It is well known that all our virtual social interactions are managed by software companies that manipulate all the personal data and share it with advertisers or other entities of interest, for the right price, of course. As this is if not abusive, very close to an abuse, new regulation institutions appeared. The Digital rights organization the Electronic Frontier Foundations ( EFF) offers an annual report called “Who’s got your back”, where it assesses providers’ transparency and privacy practices when it comes to government requests to access user data.
It seems that lately internet players proved to be more transparent with users in regards to data requests. The right to privacy was oftentimes forgotten by companies that won giant amounts of money from selling users’ data.
Over the past four years, tech giants started considering the levels of risk personal data exposure poses. At the same time, consumers too became more aware of the importance of their personal data.
The report awards companies up to a maximum of five stars for performance in “industry accepted best practices”, making users aware of the government data demands, namely disclosing policies on data retention. It doesn’t grade what dubs a “pro-user” public policy.
This report can be very revealing but however, all the entities manipulate and monetize personal data for advertising and sales purposes.

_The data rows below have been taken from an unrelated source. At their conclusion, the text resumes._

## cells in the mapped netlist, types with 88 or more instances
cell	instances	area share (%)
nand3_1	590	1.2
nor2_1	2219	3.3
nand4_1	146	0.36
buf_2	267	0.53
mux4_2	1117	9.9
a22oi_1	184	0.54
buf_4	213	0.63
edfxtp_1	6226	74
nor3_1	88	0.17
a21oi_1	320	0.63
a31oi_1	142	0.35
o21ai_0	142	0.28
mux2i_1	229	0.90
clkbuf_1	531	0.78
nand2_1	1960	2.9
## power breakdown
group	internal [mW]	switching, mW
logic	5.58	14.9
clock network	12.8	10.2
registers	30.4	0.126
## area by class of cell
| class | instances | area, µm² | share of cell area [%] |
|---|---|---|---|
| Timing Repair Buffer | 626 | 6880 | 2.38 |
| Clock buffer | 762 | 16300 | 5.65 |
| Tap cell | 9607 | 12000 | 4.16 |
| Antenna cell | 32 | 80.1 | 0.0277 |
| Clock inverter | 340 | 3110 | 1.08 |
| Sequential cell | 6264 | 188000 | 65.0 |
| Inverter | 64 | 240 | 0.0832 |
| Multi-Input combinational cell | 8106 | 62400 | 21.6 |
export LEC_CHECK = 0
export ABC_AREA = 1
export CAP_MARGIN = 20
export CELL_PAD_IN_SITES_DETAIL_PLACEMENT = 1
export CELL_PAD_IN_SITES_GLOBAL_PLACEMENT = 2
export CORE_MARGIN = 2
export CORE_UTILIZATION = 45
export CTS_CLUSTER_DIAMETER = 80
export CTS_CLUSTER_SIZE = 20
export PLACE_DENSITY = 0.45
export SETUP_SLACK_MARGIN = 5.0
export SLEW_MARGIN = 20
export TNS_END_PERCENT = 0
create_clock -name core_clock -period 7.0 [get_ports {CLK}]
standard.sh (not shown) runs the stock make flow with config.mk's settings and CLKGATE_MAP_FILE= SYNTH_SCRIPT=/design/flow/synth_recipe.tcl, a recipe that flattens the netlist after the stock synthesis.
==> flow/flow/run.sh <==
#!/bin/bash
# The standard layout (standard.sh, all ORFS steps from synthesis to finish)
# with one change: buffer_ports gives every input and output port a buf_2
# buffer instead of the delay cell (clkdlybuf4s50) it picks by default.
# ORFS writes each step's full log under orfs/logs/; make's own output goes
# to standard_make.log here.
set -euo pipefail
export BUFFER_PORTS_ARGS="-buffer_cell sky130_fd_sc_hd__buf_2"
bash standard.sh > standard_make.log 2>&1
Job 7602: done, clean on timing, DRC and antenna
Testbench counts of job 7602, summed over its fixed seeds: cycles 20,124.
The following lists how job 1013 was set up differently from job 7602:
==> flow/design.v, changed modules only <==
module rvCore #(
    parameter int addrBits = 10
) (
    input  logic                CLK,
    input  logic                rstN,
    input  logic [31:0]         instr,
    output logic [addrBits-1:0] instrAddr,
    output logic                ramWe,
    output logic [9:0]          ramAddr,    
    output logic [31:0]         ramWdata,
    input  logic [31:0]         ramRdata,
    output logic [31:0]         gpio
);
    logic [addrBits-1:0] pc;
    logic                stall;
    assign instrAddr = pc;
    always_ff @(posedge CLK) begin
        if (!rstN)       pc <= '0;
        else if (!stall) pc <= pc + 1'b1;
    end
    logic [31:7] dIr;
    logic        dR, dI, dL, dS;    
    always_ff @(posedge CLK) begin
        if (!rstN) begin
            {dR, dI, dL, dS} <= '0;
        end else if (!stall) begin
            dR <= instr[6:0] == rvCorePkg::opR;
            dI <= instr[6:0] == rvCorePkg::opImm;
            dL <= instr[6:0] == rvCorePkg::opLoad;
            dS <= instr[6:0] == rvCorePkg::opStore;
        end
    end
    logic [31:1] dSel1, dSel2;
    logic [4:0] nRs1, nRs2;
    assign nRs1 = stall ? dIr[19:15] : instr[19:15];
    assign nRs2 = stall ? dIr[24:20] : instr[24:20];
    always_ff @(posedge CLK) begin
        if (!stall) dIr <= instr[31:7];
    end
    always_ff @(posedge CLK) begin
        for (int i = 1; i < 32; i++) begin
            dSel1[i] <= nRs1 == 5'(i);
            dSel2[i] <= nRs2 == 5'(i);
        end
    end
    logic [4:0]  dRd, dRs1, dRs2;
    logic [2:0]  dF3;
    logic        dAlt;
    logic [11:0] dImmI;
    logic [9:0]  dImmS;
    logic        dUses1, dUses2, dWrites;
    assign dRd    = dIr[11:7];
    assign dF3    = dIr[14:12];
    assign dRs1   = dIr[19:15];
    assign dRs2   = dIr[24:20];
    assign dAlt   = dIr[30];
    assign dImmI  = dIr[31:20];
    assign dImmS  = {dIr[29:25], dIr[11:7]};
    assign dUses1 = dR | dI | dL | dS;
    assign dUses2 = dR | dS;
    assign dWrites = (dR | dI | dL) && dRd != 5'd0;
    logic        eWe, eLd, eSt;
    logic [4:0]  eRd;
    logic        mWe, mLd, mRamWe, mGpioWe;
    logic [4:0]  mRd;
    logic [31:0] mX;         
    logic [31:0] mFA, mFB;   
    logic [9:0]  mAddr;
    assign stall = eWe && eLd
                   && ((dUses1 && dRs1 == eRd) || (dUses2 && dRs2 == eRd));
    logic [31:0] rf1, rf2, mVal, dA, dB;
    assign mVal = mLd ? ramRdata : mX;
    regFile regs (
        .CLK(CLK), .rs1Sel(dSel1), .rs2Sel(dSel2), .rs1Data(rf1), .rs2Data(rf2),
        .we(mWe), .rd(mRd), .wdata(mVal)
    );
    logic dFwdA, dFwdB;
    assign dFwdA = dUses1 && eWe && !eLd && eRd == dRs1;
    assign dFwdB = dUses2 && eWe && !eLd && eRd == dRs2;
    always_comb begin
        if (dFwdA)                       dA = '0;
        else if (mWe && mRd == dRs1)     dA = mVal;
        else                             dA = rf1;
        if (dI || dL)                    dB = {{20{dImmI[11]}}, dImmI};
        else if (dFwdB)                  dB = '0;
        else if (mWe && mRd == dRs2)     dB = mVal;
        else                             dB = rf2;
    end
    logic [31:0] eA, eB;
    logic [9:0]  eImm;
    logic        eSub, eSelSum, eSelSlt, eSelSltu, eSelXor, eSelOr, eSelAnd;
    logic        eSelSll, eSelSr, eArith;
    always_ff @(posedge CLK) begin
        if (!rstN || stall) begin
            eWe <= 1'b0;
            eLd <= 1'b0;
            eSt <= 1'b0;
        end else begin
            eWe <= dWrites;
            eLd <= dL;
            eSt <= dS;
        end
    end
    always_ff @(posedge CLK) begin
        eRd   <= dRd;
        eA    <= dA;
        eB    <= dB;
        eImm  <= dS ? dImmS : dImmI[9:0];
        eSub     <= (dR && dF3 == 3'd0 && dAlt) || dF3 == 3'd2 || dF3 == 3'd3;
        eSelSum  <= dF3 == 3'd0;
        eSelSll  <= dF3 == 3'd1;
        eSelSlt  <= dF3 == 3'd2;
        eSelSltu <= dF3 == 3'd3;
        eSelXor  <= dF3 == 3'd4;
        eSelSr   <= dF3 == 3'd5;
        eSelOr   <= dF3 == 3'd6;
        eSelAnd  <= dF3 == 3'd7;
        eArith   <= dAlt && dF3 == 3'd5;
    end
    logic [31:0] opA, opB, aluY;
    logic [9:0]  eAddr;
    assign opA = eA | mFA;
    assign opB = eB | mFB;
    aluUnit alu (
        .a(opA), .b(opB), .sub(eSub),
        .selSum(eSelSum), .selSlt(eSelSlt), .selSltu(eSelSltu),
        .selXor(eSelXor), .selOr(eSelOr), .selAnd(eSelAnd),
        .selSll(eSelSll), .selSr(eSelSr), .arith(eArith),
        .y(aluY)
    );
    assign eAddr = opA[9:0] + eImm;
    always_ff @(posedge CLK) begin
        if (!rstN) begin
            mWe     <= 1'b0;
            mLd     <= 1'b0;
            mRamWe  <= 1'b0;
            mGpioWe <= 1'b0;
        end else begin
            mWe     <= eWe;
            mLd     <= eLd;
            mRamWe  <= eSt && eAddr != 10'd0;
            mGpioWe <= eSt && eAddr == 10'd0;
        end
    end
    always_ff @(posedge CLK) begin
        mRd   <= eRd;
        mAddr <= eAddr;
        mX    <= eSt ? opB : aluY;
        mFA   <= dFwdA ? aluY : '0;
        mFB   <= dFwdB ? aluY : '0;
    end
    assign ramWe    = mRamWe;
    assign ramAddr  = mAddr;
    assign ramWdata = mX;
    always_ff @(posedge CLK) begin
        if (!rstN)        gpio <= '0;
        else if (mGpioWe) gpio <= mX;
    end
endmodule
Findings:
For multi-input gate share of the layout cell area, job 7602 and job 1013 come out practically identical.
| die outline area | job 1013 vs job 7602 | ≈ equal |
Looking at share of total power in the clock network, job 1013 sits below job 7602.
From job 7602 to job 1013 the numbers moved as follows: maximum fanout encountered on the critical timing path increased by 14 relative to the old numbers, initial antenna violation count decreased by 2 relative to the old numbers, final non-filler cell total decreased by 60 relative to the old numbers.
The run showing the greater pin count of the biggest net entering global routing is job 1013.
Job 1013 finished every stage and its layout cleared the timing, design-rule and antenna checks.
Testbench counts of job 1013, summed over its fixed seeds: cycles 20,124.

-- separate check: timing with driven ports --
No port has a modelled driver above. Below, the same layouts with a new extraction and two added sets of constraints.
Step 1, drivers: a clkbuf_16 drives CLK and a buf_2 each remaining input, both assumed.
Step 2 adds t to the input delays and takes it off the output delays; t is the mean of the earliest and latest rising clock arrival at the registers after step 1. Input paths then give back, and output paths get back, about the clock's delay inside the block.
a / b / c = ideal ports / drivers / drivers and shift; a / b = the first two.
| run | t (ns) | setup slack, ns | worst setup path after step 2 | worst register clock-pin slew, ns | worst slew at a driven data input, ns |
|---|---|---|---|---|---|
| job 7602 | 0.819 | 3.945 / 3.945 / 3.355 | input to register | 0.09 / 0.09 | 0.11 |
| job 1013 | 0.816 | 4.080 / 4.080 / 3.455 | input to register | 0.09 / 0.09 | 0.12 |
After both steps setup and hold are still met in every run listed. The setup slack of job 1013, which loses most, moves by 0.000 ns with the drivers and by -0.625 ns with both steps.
Background: an optimization exercise with open tools, aiming at small area and a short achievable clock period. Do not read the settings as production practice. Only simulation tests tie the RTL to the original design; equivalence was not proved. No activity file was given, so power comes from the tool's default toggle rates.

## flow/constraint.sdc

```tcl
create_clock -name core_clock -period 5.5 [get_ports {clk}]
set_input_delay 1.1000 -clock core_clock [delete_from_list [all_inputs] [get_ports {clk}]]
set_output_delay 1.1000 -clock core_clock [all_outputs]
set_load 0.01 [all_outputs]
```

## flow/config.mk

```make
export PLATFORM = sky130hd
export DESIGN_NAME = cache_tag_check
export DESIGN_NICKNAME = cache_tag_check
export VERILOG_FILES = /design/flow/design.v
export SDC_FILE = /design/flow/constraint.sdc
export NUM_CORES = 4
export LEC_CHECK = 0
export ABC_CLOCK_PERIOD_IN_PS = 4500
export CAP_MARGIN = 20
export CORE_MARGIN = 2
export CORE_UTILIZATION = 35
export SETUP_SLACK_MARGIN = 2.5
export SLEW_MARGIN = 20
export SYNTH_HIERARCHICAL = 1
```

This piece of document only grades those who do it with a little more decency.
On the good list we have Apple and Adobe, along with CREDO, Dropbox, Sonic, Wickr, Wikimedia, WordPress.com and Yahoo.
These nine companies performed best at the assessment and are commended for the full complement of pro-privacy and transparency positions. Also, the named companies took a public position in defense of encryption.

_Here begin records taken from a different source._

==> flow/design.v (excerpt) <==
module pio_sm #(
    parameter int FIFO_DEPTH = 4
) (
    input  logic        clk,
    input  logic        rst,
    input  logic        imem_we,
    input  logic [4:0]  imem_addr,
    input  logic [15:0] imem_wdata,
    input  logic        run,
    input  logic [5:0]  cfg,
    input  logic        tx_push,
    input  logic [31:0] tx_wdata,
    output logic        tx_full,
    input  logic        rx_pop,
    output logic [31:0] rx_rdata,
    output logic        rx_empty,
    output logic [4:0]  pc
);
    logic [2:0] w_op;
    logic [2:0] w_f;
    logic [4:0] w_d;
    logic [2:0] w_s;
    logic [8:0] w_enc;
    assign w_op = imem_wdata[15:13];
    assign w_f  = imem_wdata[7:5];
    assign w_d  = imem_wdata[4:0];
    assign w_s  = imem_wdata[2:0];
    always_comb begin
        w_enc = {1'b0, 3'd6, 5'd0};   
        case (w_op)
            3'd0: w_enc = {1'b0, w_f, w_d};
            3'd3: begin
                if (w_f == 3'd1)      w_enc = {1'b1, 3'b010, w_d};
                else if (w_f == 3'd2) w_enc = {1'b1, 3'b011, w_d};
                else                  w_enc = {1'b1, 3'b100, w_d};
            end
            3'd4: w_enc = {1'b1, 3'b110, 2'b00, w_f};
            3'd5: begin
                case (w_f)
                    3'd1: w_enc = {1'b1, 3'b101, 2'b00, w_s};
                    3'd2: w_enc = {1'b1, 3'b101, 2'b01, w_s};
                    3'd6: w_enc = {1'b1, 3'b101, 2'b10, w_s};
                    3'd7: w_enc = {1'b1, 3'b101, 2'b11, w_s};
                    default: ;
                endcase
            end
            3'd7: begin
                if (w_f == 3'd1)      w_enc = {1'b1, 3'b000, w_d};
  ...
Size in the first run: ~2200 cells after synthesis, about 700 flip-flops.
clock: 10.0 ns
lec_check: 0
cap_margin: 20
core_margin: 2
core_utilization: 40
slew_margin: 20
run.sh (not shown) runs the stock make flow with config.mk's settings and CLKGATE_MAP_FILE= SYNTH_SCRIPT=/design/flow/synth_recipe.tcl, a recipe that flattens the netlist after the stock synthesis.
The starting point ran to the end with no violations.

Encryption is something that Facebook also started doing for a while now. It is indeed a good sign that industries take into account a little more user protection.
The companies that performed poorly at the reports are WhatsApp and At&T that got just one good mark from a total of 5. WhatsApp is rated separately from parent Facebook.

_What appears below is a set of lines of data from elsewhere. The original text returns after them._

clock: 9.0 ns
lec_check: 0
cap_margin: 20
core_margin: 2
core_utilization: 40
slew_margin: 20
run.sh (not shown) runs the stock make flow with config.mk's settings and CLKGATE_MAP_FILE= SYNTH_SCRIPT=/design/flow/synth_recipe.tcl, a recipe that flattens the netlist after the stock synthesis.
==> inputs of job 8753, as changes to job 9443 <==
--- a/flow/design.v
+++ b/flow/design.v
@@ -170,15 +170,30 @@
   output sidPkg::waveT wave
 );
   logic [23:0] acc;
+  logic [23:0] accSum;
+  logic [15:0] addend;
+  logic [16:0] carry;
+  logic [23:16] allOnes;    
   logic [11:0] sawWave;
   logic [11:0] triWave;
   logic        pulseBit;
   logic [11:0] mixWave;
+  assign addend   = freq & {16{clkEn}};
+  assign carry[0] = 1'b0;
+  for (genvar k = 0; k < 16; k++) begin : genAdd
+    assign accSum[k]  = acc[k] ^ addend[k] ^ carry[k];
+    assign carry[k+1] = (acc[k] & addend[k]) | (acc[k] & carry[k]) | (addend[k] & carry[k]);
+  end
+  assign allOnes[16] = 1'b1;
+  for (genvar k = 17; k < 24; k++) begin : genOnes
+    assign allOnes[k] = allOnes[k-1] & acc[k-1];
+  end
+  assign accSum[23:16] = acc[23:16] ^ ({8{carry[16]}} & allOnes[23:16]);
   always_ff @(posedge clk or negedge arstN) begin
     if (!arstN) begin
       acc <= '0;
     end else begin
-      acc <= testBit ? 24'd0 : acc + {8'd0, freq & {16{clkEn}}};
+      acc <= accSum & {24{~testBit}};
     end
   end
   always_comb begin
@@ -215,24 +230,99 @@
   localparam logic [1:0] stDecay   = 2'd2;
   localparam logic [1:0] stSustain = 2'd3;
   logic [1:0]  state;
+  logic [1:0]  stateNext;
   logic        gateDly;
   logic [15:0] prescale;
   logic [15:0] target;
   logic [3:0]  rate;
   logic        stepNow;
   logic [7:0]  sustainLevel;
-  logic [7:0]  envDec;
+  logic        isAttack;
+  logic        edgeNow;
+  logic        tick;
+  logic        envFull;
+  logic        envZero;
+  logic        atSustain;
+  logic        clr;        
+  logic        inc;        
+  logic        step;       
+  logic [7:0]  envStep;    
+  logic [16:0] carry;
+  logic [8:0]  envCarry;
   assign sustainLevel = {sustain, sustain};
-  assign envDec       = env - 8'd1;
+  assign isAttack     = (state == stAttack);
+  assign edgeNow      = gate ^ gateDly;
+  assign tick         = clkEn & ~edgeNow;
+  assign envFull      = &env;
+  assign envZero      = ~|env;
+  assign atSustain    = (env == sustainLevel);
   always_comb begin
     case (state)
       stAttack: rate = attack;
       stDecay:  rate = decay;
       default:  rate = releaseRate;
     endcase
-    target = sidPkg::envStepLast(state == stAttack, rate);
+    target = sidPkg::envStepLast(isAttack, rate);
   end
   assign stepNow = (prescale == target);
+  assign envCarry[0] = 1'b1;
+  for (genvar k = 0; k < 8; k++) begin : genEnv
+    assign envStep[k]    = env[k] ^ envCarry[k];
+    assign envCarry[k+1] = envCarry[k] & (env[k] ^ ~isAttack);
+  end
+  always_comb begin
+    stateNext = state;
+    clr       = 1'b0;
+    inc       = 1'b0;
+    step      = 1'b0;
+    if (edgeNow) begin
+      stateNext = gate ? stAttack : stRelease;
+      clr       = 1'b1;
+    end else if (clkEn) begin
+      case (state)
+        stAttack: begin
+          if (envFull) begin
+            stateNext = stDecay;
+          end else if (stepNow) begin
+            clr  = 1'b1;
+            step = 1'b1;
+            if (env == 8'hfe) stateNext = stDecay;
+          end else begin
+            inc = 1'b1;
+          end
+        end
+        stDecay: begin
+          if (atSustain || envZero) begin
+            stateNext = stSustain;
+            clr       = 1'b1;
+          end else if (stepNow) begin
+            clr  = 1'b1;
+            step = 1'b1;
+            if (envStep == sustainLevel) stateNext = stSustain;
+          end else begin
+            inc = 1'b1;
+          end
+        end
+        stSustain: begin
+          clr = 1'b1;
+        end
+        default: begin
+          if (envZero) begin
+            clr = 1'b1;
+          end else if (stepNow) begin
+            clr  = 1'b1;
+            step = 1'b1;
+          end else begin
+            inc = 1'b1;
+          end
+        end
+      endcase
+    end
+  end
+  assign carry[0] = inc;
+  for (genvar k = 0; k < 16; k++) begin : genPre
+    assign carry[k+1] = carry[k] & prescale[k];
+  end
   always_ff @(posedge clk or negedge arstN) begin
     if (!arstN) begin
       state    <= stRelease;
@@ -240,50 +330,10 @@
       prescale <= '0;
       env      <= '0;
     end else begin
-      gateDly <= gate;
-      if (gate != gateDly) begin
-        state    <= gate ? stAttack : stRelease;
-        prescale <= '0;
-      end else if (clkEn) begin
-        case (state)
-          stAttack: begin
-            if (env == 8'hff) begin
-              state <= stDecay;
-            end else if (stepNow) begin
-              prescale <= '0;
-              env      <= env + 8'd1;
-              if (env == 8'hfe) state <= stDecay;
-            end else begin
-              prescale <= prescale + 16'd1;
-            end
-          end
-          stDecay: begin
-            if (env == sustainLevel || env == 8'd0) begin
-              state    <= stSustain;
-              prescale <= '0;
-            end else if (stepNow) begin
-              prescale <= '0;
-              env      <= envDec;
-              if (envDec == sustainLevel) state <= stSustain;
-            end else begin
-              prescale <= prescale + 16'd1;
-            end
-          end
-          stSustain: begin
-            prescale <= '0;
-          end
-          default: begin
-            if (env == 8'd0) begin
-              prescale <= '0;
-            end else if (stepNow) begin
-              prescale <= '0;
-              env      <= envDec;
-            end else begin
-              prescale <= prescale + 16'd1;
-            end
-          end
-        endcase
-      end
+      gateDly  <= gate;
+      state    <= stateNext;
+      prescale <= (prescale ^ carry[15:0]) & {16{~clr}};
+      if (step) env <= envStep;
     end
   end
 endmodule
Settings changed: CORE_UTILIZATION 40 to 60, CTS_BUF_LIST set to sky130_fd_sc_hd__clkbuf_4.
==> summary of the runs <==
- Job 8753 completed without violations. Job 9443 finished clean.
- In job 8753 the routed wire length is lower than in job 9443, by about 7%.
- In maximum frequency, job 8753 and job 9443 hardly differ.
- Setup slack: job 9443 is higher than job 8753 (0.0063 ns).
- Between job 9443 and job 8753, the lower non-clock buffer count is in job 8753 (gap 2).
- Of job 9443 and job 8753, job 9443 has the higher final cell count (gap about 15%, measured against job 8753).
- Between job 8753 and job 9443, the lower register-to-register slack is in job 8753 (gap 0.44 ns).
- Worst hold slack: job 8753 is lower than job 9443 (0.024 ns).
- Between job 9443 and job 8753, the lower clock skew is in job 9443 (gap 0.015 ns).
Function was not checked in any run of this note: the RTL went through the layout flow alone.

Apple is known to have a privacy statement, recently strengthened by CEO Tim Cook at the latest Apple conference in San Francisco. This is however mostly part of their positioning on the markets, as Apple along with all the other social networks win giant amounts of money from manipulating personal data. This report is set to make all of us more aware of the info we share and maybe start reacting against that, as it is our natural right to have and hold on to our privacy.